Until recently, all mainstream multi-mode transmitters have been using a dual path architecture with a narrow-band polar modulator for GSM/EDGE and a wideband linear modulator for WCDMA/HSPA. This solution has proven to be the only method to achieve acceptable performance despite being complex and suboptimal for area and power consumption. To address the complexity issues associated with such an architecture, recent publications have rolled back to the I-Q up-conversion transmitter to support all modes. This method, albeit versatile, suffers from the need to calibrate imbalance in its quadrature branches and DC offset at its inputs, remains vulnerable to the up-converter mixer noise, and consumes more power and chip area than is warranted.

Another versatile solution would be to extend the polar modulation to all modes. This is more attractive owing to the better spectral purity of the polar modulator, the simpleness of its LO chain, and the higher power efficiency of its pre-PA driver. A single path for all modes makes it also area efficient. Even so, this solution is not without its own set of challenges: Increased modulation bandwidths demand even wider phase modulation (PM) bandwidths and tighter delay mismatch between the amplitude modulation (AM) and PM components of the signal. Whereas EDGE requires a PM bandwidth around 800 kHz and can tolerate AM/PM delay mismatch on the order of 10's of nanoseconds, WCDMA needs at least an 8 MHz bandwidth with path delay mismatch less than 2 ns.

This dissertation presents a versatile, largely self-calibrated polar transmitter with new circuits that addresses the above-mentioned challenges. The radio re-invents the well-known two-point modulation phase-locked loop (PLL) by injecting a second input into a linearized and accurately-controlled Voltage-Controlled Oscillator (VCO). This guarantees precise matching of the gains of the two modulation paths and satisfactory out-of-band performance. The linear, well-controlled VCO characteristic is obtained by means of negative feedback: A switched-capacitor-based frequency-locked loop (FLL), with negligible area and power dissipation overhead, nested inside the PLL sets the VCO gain accurately across the range of the input tuning voltage as well as over process, voltage, temperature, and operating frequency corners. Controlling the bandwidth of the FLL and using matched digital-to-analog converters and reconstruction filters in the AM and PM paths guarantees near-perfect alignment between these two signal components when they combine at the power amplifier driver.

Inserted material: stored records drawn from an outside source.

File: src/rtl/seq_sorter.sv
// Batch sorter: loads DEPTH words, sorts them with odd-even transposition,
// then drains them in ascending (or descending) order.
module seq_sorter #(
    parameter int WIDTH   = 4,
    parameter int DEPTH   = 8,
    parameter bit DESCEND = 0
) (
    input  logic             CLK,
    input  logic             RST,
    input  logic             in_valid,
    input  logic [WIDTH-1:0] in_data,
    output logic             in_ready,
    output logic             out_valid,
    output logic [WIDTH-1:0] out_data,
    input  logic             out_ready,
    output logic             busy
);

    localparam int CW = (DEPTH > 2) ? $clog2(DEPTH) : 1;
    localparam logic [CW-1:0] LAST = CW'(DEPTH - 1);

    typedef enum logic [1:0] {
        LOAD  = 2'd0,
        SORT  = 2'd1,
        DRAIN = 2'd2
    } state_t;

    state_t           state, state_nxt;
    logic [CW-1:0]    cnt, cnt_nxt;
    logic [WIDTH-1:0] elem     [DEPTH];
    logic [WIDTH-1:0] elem_nxt [DEPTH];

    always_ff @(posedge CLK) begin
        if (RST) begin
            state <= LOAD;
            cnt   <= '0;
            for (int i = 0; i < DEPTH; i++) begin
                elem[i] <= '0;
            end
        end else begin
            state <= state_nxt;
            cnt   <= cnt_nxt;
            for (int i = 0; i < DEPTH; i++) begin
                elem[i] <= elem_nxt[i];
            end
        end
    end

    always_comb begin
        state_nxt = state;
        cnt_nxt   = cnt;
        for (int i = 0; i < DEPTH; i++) begin
            elem_nxt[i] = elem[i];
        end
        unique case (state)
            LOAD: begin
                if (in_valid) begin
                    elem_nxt[cnt] = in_data;
                    if (cnt == LAST) begin
                        state_nxt = SORT;
                        cnt_nxt   = '0;
                    end else begin
                        cnt_nxt = cnt + CW'(1);
                    end
                end
            end
            SORT: begin
                // cnt[0] selects the phase: even pairs first, then odd pairs
                for (int i = 0; i < DEPTH - 1; i++) begin
                    if (((i % 2) == 1) == cnt[0]) begin
                        if (DESCEND ? (elem[i] < elem[i+1])
                                    : (elem[i] > elem[i+1])) begin
                            elem_nxt[i]   = elem[i+1];
                            elem_nxt[i+1] = elem[i];
                        end
                    end
                end
                if (cnt == LAST) begin
                    state_nxt = DRAIN;
                    cnt_nxt   = '0;
                end else begin
                    cnt_nxt = cnt + CW'(1);
                end
            end
            DRAIN: begin
                if (out_ready) begin
                    if (cnt == LAST) begin
                        state_nxt = LOAD;
                        cnt_nxt   = '0;
                    end else begin
                        cnt_nxt = cnt + CW'(1);
                    end
                end
            end
            default: begin
                state_nxt = LOAD;
                cnt_nxt   = '0;
            end
        endcase
    end

    assign in_ready  = (state == LOAD);
    assign out_valid = (state == DRAIN);
    assign busy      = (state == SORT) || (state == DRAIN);
    assign out_data  = (state == DRAIN) ? elem[cnt] : '0;

endmodule

File: config.mk
export PLATFORM = sky130hd
export DESIGN_NAME = seq_sorter
export DESIGN_NICKNAME = d
export VERILOG_FILES = /design/src/rtl/seq_sorter.sv
export SDC_FILE = /design/constraint.sdc
export NUM_CORES = 1
export LEC_CHECK = 0
export CAP_MARGIN = 20
export CORE_MARGIN = 4
export CORE_UTILIZATION = 45
export CTS_CLUSTER_SIZE = 24
export DETAILED_ROUTE_END_ITERATION = 12
export GPL_ROUTABILITY_DRIVEN = 0
export SLEW_MARGIN = 15
export SYNTH_ARGS = -nofsm -noshare
export SYNTH_HDL_FRONTEND = slang
export SYNTH_SLANG_ARGS = --single-unit
File: constraint.sdc
create_clock -name CLK -period 2.1 [get_ports CLK]
set_input_delay 0.21 -clock CLK [delete_from_list [all_inputs] [get_ports CLK]]
set_output_delay 0.21 -clock CLK [all_outputs]
set_load 0.02 [all_outputs]
======== Word level (Yosys, flattened, before mapping) ========
Memory sizes are Yosys's and may differ from the RTL's. A register that Yosys moved wholly into a read port is not among the register bits.
Index checks and enable logic that the tools add are counted.
storage, ports and cells
  flip-flop bits (word level) ............. 5
  bits in writable memories ............... 32
  input bits .............................. 8
  output and inout port bits .............. 7
  logic and storage cells ................. 80
  memories kept ........................... 1
memory list
  memory  depth  width  read ports  clocked after Yosys merged registers in  wr ports  line  RTL
  elem    8      4      9           1                                        8         30    logic [WIDTH-1:0] elem [DEPTH];
operators by class
  $add $sub $neg .......................... 1
  order comparisons ....................... 9
  equality and inequality tests ........... 8
  multiplexer cells ....................... 45
  bitwise gates (word level) .............. 9
  reductions and logical operators ........ 5
operators by type and width
  cell                   count
  $mux W8                16
  $pmux W32 S2           1
  $mux W4                10
  $bwmux W32             1
  $mux W32               1
  $gt A4 B4 Y1           7
  $mux W3                5
  $demux W4 S3           1
  $mux W2                5
  $pmux W3 S3            1
  $or A1 B1 Y1           8
  $ne A2 B1 Y1 const B   3
  $pmux W2 S3            1
  $reduce_and A5 Y1      1
  $ge A4 B4 Y1 const B   1
  $lt A4 B1 Y1 const B   1
  $ne A2 B2 Y1 const B   2
  $not A3 Y4             1
  $add A3 B1 Y3 const B  1
  $eq A3 B3 Y1 const B   1
  $mux W1                3
  $eq A2 B1 Y1 const B   1
  $eq A2 B2 Y1 const B   1
  $logic_not A2 Y1       1
  other kinds (3)        3

======== Depth between registers and ports, before layout ========
  word-level depth ........................ 19
  gate-level depth with buffers ........... 9

======== Worst setup path after synthesis ========
No wires, ideal clock.
  kind .................................... register to register
  start point ............................. memory elem[1][3]
  end point ............................... memory elem[1][0]
  arrival ................................. 1.813 ns
  path slack .............................. 0.154 ns
  stages on the path, launching flop included .. 8
  path buffers ............................ 0
  cell sequence ........................... dfxtp_1 inv_1 ha_1 a41oi_4 inv_2 a21o_1 a2111oi_2 nor4_1
RTL lines
  what                line
  start: declaration  30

A prototype was fabricated in 65nm CMOS and was measured with WCDMA and EDGE signals. It meets the 3GPP specifications with wide margins: In WCDMA mode, the ACLR at 5/10 MHz offsets is -42/-58 dBc, noise at 45 MHz offset is -159 dBc/Hz, and EVM at 0 dBm output power is 2.9%. The transmitter, including the VCO, LO chain, PLL, FLL, and PA driver draws 40 mA from the battery, of which the FLL takes only 1.5 mA. The DG09 current consumption is 25 mA. At 1 dBm output power, the transmitter's EDGE modulation spectrum is down by -61 dBc at 400 kHz and the EVM is 2.4% at 32 mA of battery current. Where direct up-conversion transmitters would require extensive calibration, the measured as- is LO leakage of this device is -55 dBc and scales favorably with gain control.

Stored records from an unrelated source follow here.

<file path="config.mk">
export PLATFORM = sky130hd
export DESIGN_NAME = weight_scheduler_flat
export DESIGN_NICKNAME = d
export VERILOG_FILES = /design/src/rtl/weight_scheduler_if.sv /design/src/rtl/weight_scheduler.sv /design/src/flat_wrapper.sv
export SDC_FILE = /design/constraint.sdc
export NUM_CORES = 1
export LEC_CHECK = 0
export ABC_AREA = 0
export ABC_CLOCK_PERIOD_IN_PS = 2000
export CAP_MARGIN = 20
export CORE_AREA = 2 2 74 76
export CTS_CLUSTER_DIAMETER = 100
export DETAILED_ROUTE_END_ITERATION = 8
export DIE_AREA = 0 0 76 78
export PLACE_DENSITY = 0.74
export SETUP_SLACK_MARGIN = 0.3
export SLEW_MARGIN = 10
export SYNTH_ARGS = -nofsm -noshare
export SYNTH_HDL_FRONTEND = slang
export SYNTH_SLANG_ARGS = --single-unit
</file>
<file path="constraint.sdc">
create_clock -name clk_i -period 2 [get_ports clk_i]
set_input_delay 0.3 -clock clk_i [delete_from_list [all_inputs] [get_ports clk_i]]
set_output_delay 0.3 -clock clk_i [all_outputs]
set_load 0.01 [all_outputs]
</file>
--- src/rtl/axi_read_arbiter_pkg.sv ---
// Shared AXI read-arbiter types and fixed AR attribute encodings.
package axi_pkg;

    localparam logic [2:0] AXI_SIZE_8B       = 3'h3;
    localparam logic [1:0] AXI_BURST_WRAP    = 2'h2;
    localparam logic [2:0] AXI_PROT_DEFAULT  = 3'h6;
    localparam logic [3:0] AXI_CACHE_DEFAULT = 4'h0;
    localparam logic       AXI_LOCK_NORMAL   = 1'b0;

    typedef enum logic [1:0] {
        ARB_IDLE = 2'd0,
        ARB_ADDR = 2'd1,
        ARB_DATA = 2'd2
    } arb_state_t;

    typedef enum logic {
        PORT_IF  = 1'b0,
        PORT_MEM = 1'b1
    } arb_port_t;

    function automatic arb_port_t other_port(input arb_port_t p);
        return (p == PORT_IF) ? PORT_MEM : PORT_IF;
    endfunction

endpackage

The transmitter presented in this dissertation provides a power-efficient, low-cost solution to the multi-mode challenge. It achieves a single path for modulation with enough flexibility to adapt to very different signals. Extending this architecture further presents a tremendous opportunity that, in some ways, enables future systems.

Biography:
Michael Youssef received the B.S. and M.S. degrees in electrical engineering from Ain Shams University, Cairo, Egypt, in 2001 and 2005, respectively. Since 2005, he has been with the University of California, Los Angeles, where he is working towards the Ph.D. degree. His interests include analog and RF IC design for wireless communications.